» TASK DIRECTIONS
Which lines of the records below contain the word "tests"? Show each one.

» THE DATA
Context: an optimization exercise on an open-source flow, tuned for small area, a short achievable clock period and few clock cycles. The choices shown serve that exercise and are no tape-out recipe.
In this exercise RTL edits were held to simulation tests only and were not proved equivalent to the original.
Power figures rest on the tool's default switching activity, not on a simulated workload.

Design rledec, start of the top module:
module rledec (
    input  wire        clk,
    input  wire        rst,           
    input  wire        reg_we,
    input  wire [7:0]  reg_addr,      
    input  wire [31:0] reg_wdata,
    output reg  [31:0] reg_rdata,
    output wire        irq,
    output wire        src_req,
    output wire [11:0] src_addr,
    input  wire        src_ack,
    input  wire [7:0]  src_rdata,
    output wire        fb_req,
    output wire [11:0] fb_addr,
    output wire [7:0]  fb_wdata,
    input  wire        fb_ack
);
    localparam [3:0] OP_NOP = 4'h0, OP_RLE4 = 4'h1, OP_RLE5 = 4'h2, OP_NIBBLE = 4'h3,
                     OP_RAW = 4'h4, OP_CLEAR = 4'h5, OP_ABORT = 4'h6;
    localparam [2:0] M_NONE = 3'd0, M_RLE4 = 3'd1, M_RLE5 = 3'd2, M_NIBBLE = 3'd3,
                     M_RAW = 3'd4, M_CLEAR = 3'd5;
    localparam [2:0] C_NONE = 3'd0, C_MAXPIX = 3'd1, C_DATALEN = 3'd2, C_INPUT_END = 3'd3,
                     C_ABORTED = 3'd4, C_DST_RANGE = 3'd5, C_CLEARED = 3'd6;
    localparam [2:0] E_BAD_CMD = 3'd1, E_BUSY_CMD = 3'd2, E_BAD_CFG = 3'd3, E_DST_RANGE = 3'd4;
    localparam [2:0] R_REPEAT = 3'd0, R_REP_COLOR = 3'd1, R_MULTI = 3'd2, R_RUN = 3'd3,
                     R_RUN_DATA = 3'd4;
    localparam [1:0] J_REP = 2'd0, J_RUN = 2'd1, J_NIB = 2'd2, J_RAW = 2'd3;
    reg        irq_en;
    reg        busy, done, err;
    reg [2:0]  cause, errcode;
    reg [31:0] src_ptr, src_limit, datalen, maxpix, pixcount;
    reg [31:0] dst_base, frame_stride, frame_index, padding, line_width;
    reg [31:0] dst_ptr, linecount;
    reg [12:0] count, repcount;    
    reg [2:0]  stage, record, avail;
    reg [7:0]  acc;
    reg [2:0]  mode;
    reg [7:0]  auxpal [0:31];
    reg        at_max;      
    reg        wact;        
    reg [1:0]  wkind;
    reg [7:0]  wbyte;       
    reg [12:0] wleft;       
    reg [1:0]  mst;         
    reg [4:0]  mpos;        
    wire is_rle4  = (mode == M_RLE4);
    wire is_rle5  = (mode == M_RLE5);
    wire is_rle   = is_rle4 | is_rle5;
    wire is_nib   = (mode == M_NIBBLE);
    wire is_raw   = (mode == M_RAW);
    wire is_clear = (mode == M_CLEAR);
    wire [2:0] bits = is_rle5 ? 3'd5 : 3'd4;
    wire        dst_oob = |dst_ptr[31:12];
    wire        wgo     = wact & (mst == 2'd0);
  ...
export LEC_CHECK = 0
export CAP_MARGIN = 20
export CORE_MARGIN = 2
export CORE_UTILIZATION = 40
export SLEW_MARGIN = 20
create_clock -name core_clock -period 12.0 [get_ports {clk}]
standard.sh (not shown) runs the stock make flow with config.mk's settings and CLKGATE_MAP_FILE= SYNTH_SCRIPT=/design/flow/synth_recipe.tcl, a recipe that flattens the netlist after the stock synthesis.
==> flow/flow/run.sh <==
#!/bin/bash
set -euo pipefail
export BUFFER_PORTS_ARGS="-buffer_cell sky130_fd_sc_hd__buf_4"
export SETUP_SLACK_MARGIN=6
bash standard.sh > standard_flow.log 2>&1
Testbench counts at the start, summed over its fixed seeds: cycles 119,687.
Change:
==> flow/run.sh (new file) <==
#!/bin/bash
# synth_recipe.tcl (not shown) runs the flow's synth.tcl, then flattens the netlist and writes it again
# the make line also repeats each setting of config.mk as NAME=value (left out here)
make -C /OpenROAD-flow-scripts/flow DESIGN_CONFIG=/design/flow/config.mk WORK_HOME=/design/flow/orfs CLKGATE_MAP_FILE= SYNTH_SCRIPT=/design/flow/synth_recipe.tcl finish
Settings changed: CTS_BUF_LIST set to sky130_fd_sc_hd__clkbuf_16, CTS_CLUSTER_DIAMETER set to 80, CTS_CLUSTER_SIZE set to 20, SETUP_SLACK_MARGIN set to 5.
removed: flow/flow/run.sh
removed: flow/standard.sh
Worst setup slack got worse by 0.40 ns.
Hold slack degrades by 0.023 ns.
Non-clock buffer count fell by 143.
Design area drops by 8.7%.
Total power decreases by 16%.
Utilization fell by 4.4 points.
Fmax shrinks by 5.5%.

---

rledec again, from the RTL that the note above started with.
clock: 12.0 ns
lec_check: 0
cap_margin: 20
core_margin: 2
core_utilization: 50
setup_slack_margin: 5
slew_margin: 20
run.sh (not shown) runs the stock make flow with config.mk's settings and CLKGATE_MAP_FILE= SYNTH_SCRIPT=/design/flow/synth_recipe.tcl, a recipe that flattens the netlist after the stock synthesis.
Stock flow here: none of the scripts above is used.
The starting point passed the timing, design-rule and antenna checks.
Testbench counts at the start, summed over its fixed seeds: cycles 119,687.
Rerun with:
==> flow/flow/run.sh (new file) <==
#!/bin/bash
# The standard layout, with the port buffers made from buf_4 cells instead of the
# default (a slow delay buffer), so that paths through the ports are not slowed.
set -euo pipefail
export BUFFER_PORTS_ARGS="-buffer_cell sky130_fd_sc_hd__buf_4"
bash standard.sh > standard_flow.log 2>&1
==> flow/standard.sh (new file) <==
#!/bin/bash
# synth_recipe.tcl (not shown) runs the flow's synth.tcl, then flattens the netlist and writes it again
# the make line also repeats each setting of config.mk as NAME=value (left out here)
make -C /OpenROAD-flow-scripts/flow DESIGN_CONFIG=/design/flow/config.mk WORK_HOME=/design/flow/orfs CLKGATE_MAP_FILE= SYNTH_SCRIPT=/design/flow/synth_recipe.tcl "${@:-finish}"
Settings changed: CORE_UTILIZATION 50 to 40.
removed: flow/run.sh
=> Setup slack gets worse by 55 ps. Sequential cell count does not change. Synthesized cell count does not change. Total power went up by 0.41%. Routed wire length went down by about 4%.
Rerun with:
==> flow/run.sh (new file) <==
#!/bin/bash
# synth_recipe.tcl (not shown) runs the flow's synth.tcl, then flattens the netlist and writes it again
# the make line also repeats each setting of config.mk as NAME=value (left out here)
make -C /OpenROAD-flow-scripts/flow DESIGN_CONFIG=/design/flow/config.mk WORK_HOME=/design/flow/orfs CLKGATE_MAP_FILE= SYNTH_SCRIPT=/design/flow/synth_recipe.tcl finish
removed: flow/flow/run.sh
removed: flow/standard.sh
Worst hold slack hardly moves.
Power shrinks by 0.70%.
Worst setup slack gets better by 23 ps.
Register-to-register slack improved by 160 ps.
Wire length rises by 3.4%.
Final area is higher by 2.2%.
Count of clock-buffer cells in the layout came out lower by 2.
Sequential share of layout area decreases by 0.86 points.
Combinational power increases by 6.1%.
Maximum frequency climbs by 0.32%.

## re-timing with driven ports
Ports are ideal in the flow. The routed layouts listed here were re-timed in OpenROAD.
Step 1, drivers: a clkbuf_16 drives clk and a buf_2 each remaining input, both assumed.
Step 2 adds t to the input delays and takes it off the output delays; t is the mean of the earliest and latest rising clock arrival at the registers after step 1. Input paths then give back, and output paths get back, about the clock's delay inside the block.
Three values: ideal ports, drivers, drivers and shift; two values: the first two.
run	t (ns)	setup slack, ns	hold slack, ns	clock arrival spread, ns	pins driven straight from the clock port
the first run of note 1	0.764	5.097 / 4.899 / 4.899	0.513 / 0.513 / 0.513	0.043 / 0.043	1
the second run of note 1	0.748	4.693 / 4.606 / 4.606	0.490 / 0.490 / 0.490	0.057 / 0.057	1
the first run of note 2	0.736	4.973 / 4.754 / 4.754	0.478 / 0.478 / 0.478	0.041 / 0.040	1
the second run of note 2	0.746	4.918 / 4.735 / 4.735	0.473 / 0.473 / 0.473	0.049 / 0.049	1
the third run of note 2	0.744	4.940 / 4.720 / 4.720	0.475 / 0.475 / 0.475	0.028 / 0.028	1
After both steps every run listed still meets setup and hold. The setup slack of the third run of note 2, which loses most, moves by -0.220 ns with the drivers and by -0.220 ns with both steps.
==
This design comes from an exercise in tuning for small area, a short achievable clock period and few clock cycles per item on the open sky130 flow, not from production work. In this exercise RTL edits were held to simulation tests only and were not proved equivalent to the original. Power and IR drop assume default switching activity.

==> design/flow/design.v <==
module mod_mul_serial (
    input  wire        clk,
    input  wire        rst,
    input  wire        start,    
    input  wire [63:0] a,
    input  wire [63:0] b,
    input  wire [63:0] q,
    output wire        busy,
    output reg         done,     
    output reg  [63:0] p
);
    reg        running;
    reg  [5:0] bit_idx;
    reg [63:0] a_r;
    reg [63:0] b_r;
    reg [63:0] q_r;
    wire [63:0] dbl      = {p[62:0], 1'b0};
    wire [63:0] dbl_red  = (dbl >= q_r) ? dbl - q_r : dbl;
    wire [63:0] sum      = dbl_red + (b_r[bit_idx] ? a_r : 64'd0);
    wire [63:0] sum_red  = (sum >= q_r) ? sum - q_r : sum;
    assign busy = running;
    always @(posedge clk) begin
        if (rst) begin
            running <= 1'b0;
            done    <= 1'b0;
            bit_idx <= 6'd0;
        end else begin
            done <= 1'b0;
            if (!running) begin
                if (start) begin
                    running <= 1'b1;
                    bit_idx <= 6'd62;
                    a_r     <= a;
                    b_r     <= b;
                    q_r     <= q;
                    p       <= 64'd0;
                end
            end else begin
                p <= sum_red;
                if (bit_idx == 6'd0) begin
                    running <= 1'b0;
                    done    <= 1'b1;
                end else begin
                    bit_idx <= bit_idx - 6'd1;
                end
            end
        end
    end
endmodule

» EXERCISE OUTPUT
In this exercise RTL edits were held to simulation tests only and were not proved equivalent to the original.
This design comes from an exercise in tuning for small area, a short achievable clock period and few clock cycles per item on the open sky130 flow, not from production work. In this exercise RTL edits were held to simulation tests only and were not proved equivalent to the original. Power and IR drop assume default switching activity.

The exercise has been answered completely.